======== Given data ========

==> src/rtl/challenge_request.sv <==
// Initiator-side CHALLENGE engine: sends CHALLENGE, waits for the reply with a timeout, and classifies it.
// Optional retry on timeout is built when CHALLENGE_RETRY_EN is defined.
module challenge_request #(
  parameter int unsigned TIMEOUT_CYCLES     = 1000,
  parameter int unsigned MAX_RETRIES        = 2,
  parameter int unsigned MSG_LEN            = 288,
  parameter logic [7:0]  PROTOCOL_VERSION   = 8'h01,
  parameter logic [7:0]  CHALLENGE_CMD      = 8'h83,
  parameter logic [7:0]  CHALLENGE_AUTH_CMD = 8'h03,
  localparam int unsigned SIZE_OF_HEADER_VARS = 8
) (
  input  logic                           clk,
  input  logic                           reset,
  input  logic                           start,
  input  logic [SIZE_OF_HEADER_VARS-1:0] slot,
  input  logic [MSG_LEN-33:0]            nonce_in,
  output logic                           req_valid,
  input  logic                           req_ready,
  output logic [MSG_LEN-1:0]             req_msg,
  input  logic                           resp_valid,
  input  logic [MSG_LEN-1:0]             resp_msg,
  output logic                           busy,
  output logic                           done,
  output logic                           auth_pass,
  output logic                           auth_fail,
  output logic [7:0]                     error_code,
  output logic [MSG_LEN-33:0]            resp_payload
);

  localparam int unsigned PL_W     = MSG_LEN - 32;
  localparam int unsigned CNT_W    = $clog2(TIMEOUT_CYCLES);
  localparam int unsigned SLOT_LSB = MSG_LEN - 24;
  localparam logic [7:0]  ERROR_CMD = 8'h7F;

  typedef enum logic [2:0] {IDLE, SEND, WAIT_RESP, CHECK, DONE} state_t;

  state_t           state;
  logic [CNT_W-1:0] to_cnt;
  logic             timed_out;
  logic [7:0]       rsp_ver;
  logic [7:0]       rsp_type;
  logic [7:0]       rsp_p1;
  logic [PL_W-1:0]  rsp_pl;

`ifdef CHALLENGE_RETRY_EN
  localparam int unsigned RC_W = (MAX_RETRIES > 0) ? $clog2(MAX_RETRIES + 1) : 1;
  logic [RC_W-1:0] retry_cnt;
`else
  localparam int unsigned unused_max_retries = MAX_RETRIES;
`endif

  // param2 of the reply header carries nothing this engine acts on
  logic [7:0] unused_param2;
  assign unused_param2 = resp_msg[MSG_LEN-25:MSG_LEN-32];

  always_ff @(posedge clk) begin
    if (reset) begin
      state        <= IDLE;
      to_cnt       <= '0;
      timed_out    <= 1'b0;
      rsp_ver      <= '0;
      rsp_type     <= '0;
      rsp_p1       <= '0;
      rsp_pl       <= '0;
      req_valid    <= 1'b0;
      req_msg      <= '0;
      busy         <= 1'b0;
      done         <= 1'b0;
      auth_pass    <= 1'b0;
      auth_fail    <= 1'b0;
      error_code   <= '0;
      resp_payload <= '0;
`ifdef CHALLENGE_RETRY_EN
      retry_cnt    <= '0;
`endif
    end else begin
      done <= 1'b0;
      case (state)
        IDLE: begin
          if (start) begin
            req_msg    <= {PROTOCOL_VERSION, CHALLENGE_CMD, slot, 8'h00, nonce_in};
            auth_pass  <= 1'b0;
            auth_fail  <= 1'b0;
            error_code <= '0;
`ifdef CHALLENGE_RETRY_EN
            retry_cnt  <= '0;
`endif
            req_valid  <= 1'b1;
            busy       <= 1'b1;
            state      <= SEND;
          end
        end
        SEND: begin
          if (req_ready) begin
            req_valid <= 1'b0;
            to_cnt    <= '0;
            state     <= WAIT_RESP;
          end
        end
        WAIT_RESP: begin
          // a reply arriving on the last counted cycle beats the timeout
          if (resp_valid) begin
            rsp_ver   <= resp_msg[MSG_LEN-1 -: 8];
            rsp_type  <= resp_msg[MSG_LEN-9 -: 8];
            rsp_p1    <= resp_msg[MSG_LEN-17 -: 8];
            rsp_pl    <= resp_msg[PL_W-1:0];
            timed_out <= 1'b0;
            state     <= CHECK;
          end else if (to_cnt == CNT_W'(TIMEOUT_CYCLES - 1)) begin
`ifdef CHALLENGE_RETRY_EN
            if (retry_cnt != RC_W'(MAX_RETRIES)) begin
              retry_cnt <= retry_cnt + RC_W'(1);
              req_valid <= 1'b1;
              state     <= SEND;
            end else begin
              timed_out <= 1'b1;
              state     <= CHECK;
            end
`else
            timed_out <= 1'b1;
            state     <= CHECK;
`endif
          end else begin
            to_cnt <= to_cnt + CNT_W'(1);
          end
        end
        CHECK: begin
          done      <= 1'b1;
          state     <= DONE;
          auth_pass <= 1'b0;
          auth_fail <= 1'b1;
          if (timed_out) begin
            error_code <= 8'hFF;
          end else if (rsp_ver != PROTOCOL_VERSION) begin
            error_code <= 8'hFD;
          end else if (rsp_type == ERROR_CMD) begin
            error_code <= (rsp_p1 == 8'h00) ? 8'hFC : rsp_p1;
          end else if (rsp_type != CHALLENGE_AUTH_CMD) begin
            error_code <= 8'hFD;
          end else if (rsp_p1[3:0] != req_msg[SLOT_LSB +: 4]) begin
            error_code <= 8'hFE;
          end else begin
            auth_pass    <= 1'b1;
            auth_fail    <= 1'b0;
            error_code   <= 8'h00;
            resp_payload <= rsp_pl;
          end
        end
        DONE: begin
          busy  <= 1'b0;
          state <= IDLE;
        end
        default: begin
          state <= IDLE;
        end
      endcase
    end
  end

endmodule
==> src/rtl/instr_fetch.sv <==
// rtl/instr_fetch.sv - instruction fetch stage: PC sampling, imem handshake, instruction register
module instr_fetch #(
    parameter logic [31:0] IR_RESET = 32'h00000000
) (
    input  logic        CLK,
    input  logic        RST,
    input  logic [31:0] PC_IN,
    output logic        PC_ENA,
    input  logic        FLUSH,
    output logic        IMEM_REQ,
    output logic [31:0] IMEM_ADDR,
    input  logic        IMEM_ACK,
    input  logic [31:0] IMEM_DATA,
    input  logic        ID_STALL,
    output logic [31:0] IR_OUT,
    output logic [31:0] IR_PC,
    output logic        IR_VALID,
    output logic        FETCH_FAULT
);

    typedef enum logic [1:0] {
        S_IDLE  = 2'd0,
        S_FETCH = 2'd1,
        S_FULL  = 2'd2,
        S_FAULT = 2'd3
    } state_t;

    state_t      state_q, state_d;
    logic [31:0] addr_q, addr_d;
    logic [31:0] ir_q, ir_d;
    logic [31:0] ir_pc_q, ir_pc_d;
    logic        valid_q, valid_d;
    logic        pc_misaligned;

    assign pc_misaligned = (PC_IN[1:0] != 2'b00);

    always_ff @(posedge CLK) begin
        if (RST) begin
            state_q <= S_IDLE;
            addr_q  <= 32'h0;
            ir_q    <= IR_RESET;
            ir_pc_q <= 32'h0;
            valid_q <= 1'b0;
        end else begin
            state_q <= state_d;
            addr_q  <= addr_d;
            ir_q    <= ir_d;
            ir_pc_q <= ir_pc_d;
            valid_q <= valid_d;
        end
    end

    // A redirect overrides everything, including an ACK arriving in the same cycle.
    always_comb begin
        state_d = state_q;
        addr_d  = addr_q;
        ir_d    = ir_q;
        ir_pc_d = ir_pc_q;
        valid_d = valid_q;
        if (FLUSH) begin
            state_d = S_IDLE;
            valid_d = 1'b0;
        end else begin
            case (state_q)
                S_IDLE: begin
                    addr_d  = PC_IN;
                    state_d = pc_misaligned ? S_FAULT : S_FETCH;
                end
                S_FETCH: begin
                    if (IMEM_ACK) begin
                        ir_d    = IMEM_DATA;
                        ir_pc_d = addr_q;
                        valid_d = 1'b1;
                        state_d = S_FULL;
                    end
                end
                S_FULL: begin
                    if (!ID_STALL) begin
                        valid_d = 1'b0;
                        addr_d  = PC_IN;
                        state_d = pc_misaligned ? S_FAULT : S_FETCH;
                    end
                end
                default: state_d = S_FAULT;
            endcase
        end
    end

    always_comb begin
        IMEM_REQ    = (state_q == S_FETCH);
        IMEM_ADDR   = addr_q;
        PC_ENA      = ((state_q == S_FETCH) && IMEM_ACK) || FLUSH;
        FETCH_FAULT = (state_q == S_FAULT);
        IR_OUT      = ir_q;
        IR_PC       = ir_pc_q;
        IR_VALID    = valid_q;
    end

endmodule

========

Task details. Report how many lines of the entries above contain "assign", and give no other output.

Exercise response. 2